Büyüklerin şekil değiştirme kudretlerine ait bu nakiller, Mevlânâ Cami hazretlerinin Nefahat´lerinde yazdıkları gibi, hoca Nasırüddin Ubeydullah hazretleri tarafından Mevlânâ Yakup Çerhî hazretlerinde müşahede bir tecelli ile de sabittir. Hoca Nasırüd­din Ubeydullah hazretleri Mevlânâ Yakup Çerhî´nin yüzünde ha­fif bir leke görüyor ve bundan içine soğukluk düşüyor. Sert ve ha­şin bir muamelede gördüğü içinde bâtını ondan dönüyor ve alâ­kası kaybolacak hale geliyor. İkinci ziyaretinde ise hem şekil, hem de ülfetini o kadar değişmiş, güzelleşmiş, tatlılaşmış buluyor ki, «Bu kadar güzellik, incelik ve cana yakınlığı o zamana kadar kim­sede görmemiştim!» diyor.

Mevlânâ Câmi hazretleri :

— Hoca hazretleri şekil değiştirmeğe (hal´-ü-leks) ait bu bahsi anlatırken, benim fevkalâde sevdiğim ve bağlı olduğum bir azizin şekline hüründüler. Vefatından beri de hayli zaman geç­mişti. Ondan sonra o şekil değiştirip (hal´edip) yine kendi öz heyet­lerinde göründüler.

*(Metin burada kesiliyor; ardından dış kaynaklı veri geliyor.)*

--- config.mk ---
export PLATFORM = sky130hd
export DESIGN_NAME = mem_byte_sequencer_flat
export DESIGN_NICKNAME = d
export VERILOG_FILES = /design/src/rtl/mem_byte_sequencer_if.sv /design/src/rtl/mem_byte_sequencer.sv /design/src/flat_wrapper.sv
export SDC_FILE = /design/constraint.sdc
export NUM_CORES = 1
export LEC_CHECK = 0
export CORE_MARGIN = 3
export CORE_UTILIZATION = 50
export CTS_BUF_LIST = sky130_fd_sc_hd__clkbuf_4
export CTS_CLUSTER_SIZE = 8
export DETAILED_ROUTE_END_ITERATION = 6
export PLACE_DENSITY = 0.91
export SLEW_MARGIN = 30
export SYNTH_ARGS = -nofsm -noshare
export SYNTH_HDL_FRONTEND = slang
export SYNTH_SLANG_ARGS = --single-unit
--- constraint.sdc ---
create_clock -name clk -period 3.8 [get_ports clk]
set_clock_uncertainty 0.15 [all_clocks]
set_input_delay 0.76 -clock clk [delete_from_list [all_inputs] [get_ports clk]]
set_output_delay 0.76 -clock clk [all_outputs]
set_load 0.02 [all_outputs]
--- src/rtl/mem_byte_sequencer_if.sv ---
// rtl/mem_byte_sequencer_if.sv - request/response handshake bundle for mem_byte_sequencer
interface mem_byte_sequencer_if;
   logic        req_valid;
   logic        req_ready;
   logic        req_we;
   logic [1:0]  req_size;
   logic        req_signed;
   logic [31:0] req_addr;
   logic [31:0] req_wdata;
   logic        resp_valid;
   logic        resp_err;
   logic [31:0] resp_rdata;

   modport master (
      output req_valid, req_we, req_size, req_signed, req_addr, req_wdata,
      input  req_ready, resp_valid, resp_err, resp_rdata
   );

   modport slave (
      input  req_valid, req_we, req_size, req_signed, req_addr, req_wdata,
      output req_ready, resp_valid, resp_err, resp_rdata
   );
endinterface

--- src/rtl/mem_byte_sequencer.sv ---
// rtl/mem_byte_sequencer.sv - serialises 8/16/32-bit loads/stores into byte-wide memory beats
module mem_byte_sequencer #(
   parameter bit BIG_ENDIAN = 1'b0,
   parameter int MEM_BYTES  = 512
) (
   input  logic                 clk,
   input  logic                 rst,
   mem_byte_sequencer_if.slave  bus,
   output logic                 mem_enwr,
   output logic                 mem_rd,
   output logic [31:0]          mem_addr,
   output logic [7:0]           mem_wdata,
   input  logic [7:0]           mem_rdata
);

   typedef enum logic [1:0] {S_IDLE, S_ACCESS, S_DONE, S_ERR} state_t;

   state_t      state, state_nx;
   logic        we_q;
   logic        signed_q;
   logic [1:0]  size_q;
   logic [31:0] addr_q;
   logic [31:0] wdata_q;
   logic [31:0] asm_q;
   logic [1:0]  beat_q;

   logic [1:0]  last_in;
   logic [1:0]  last_q;
   logic [32:0] end_addr;
   logic        range_err;
   logic [1:0]  byte_sel;
   logic        beat_last;
   logic        accept;
   logic [31:0] ext_data;

   logic        req_ready;
   logic        resp_valid;
   logic        resp_err;
   logic [31:0] resp_rdata;

   // Index of the final beat: N-1 for N = 1, 2 or 4 (size 3 behaves as a word).
   function automatic logic [1:0] last_beat(input logic [1:0] size);
      case (size)
         2'd0:    return 2'd0;
         2'd1:    return 2'd1;
         default: return 2'd3;
      endcase
   endfunction

   assign last_in   = last_beat(bus.req_size);
   assign last_q    = last_beat(size_q);
   // 33-bit sum so an access wrapping past 2^32 is caught as out of range.
   assign end_addr  = {1'b0, bus.req_addr} + {31'd0, last_in};
   assign range_err = end_addr >= 33'(MEM_BYTES);
   // Data byte carried by the current memory beat; big-endian walks the data MSB first.
   assign byte_sel  = BIG_ENDIAN ? (last_q - beat_q) : beat_q;
   assign beat_last = (beat_q == last_q);
   assign accept    = (state == S_IDLE) && bus.req_valid;

   assign bus.req_ready  = req_ready;
   assign bus.resp_valid = resp_valid;
   assign bus.resp_err   = resp_err;
   assign bus.resp_rdata = resp_rdata;

   // Zero- or sign-extend the assembled load to 32 bits.
   always_comb begin
      ext_data = asm_q;
      case (size_q)
         2'd0:    ext_data = {{24{signed_q & asm_q[7]}}, asm_q[7:0]};
         2'd1:    ext_data = {{16{signed_q & asm_q[15]}}, asm_q[15:0]};
         default: ext_data = asm_q;
      endcase
   end

   // State register; reset aborts any request in flight.
   always_ff @(posedge clk) begin
      if (rst) state <= S_IDLE;
      else     state <= state_nx;
   end

   // Next state plus all handshake and memory-side outputs, decoded from registered state.
   always_comb begin
      state_nx   = state;
      req_ready  = 1'b0;
      resp_valid = 1'b0;
      resp_err   = 1'b0;
      resp_rdata = 32'd0;
      mem_enwr   = 1'b0;
      mem_rd     = 1'b0;
      mem_addr   = 32'd0;
      mem_wdata  = 8'd0;
      case (state)
         S_IDLE: begin
            req_ready = 1'b1;
            if (bus.req_valid) state_nx = range_err ? S_ERR : S_ACCESS;
         end
         S_ACCESS: begin
            mem_addr  = addr_q + {30'd0, beat_q};
            mem_enwr  = we_q;
            mem_rd    = ~we_q;
            mem_wdata = we_q ? wdata_q[{byte_sel, 3'b000} +: 8] : 8'd0;
            if (beat_last) state_nx = S_DONE;
         end
         S_DONE: begin
            resp_valid = 1'b1;
            resp_rdata = we_q ? 32'd0 : ext_data;
            state_nx   = S_IDLE;
         end
         S_ERR: begin
            resp_valid = 1'b1;
            resp_err   = 1'b1;
            state_nx   = S_IDLE;
         end
         default: state_nx = S_IDLE;
      endcase
   end

   // Request latch, beat counter and load assembly register.
   always_ff @(posedge clk) begin
      if (rst) begin
         we_q     <= 1'b0;
         signed_q <= 1'b0;
         size_q   <= 2'd0;
         addr_q   <= 32'd0;
         wdata_q  <= 32'd0;
         asm_q    <= 32'd0;
         beat_q   <= 2'd0;
      end else if (accept) begin
         we_q     <= bus.req_we;
         signed_q <= bus.req_signed;
         size_q   <= bus.req_size;
         addr_q   <= bus.req_addr;
         wdata_q  <= bus.req_wdata;
         asm_q    <= 32'd0;
         beat_q   <= 2'd0;
      end else if (state == S_ACCESS) begin
         beat_q <= beat_q + 2'd1;
         if (!we_q) asm_q[{byte_sel, 3'b000} +: 8] <= mem_rdata;
      end
   end

endmodule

Bir aralık bu tecelli benim hayalim üzerin­de bir tesir midir, gördüğüm kendi vehmim midir diye düşün­düm. Fakat sonradan öğrendim ki, hoca hazretleri başkalarına da o şekilde görünmüşler. Benim kanaatime göre bu iktidar hoca hazretlerinde iradî, yani emir ve arzularına bağlı bir keyfiyetti. Ve Mevlânâ Yakup Çerhî vakasının ispatı için belirtilmiş bir ma­rifet...

«Reşahat» sahibi:

— Mevlânâ Hacı Mirza ve Hafız İsmail isimli, Sadeddin Kaşgarî hazretlerine bağlı iki mürid, hoca hazretlerinin, kendile­rine, üstadları Mevlânâ Sadeddin şeklinde göründüğünü söylemiş­ler ve hâdisenin zaman ve mekânım sıhhatle tayin etmişlerdir. Fi­lân zamanda, falan yerde, bir ağacın dibinde ve bir dere kenarın­da...

Mahdumları anlatıyor :

— Hoca hazretleri, Mirza Ebu Said´in ricasiyle Taşkend´ten göçüp henüz Semerkant´a gelmemişlerdi ki, hizmetkârlarından bi­rine Semerkant´a giderek kendilerine birkaç kutu sâf bal alması­nı emrettiler. Adam gitti, balı aldı, teneke ve tahta kutulara yer­leştirdi, kutuları da sahtiyanla gayet sağlam şekilde bağlayıp dön­meğe hazırlandı. Tam o anda gözü, tanıdığı bir dükkân sahibine ilişti. Dükkâna uğrayıp sahibiyle biraz dertleşmek istedi. Kutula­rı önüne koyup bir kenara ilişti. O sırada dükkâna gayet güzel bir kadın geldi ve eskiden beri tanıdığı dükkâncı ile konuşmaya baş­ladı. Hoca hazretlerinin hizmetkârı kadına birkaç kere şehvetle nazar etmekten kendini alamadı. Nihayet yola düzüldü, yerine vardı ve kutuları hoca hazretlerinin önüne koydu. Hoca hazretle­ri gazapla kaşlarını çattılar ve bağırdılar: «Ey saadet yoksunu adam, ben sana bal ısmarlamıştım, sen bana şarap mı getiriyorsun?» «Aman efendim, ben size emriniz gereğince saf bal getir­dim!» Kutuları açtılar ve şarapla dopdolu olduğunu gördüler.

«Reşahat» sahibi:

— Hoca hazretlerinin mahdumları, Seyyid Takiyüddin Mehmed Kermanî hazretlerinin damadı idiler. Seyyid hazretlerinin kerimelerinden üç oğulları ve iki kızları olmuştu. İlk oğlu, hoca Nizameddin Abdülhadi, ikincisi, Hâvend Mahmud, üçüncüsü hoca Abdülhak... Zevcelerinin vefatı üzerine nikahladıkları ikinci ha­remlerinden de yine üçü erkek ve ikisi kız, beş çocukları oldu. Bi­rincisi hoca Abdül´alîm, ikincisi hoca Abdülşehid, üçüncüsü hoca Abdülfeyz... Bir Türk cariyesinden de hoca Mehmed Yusuf isimli yedinci erkek evlâd...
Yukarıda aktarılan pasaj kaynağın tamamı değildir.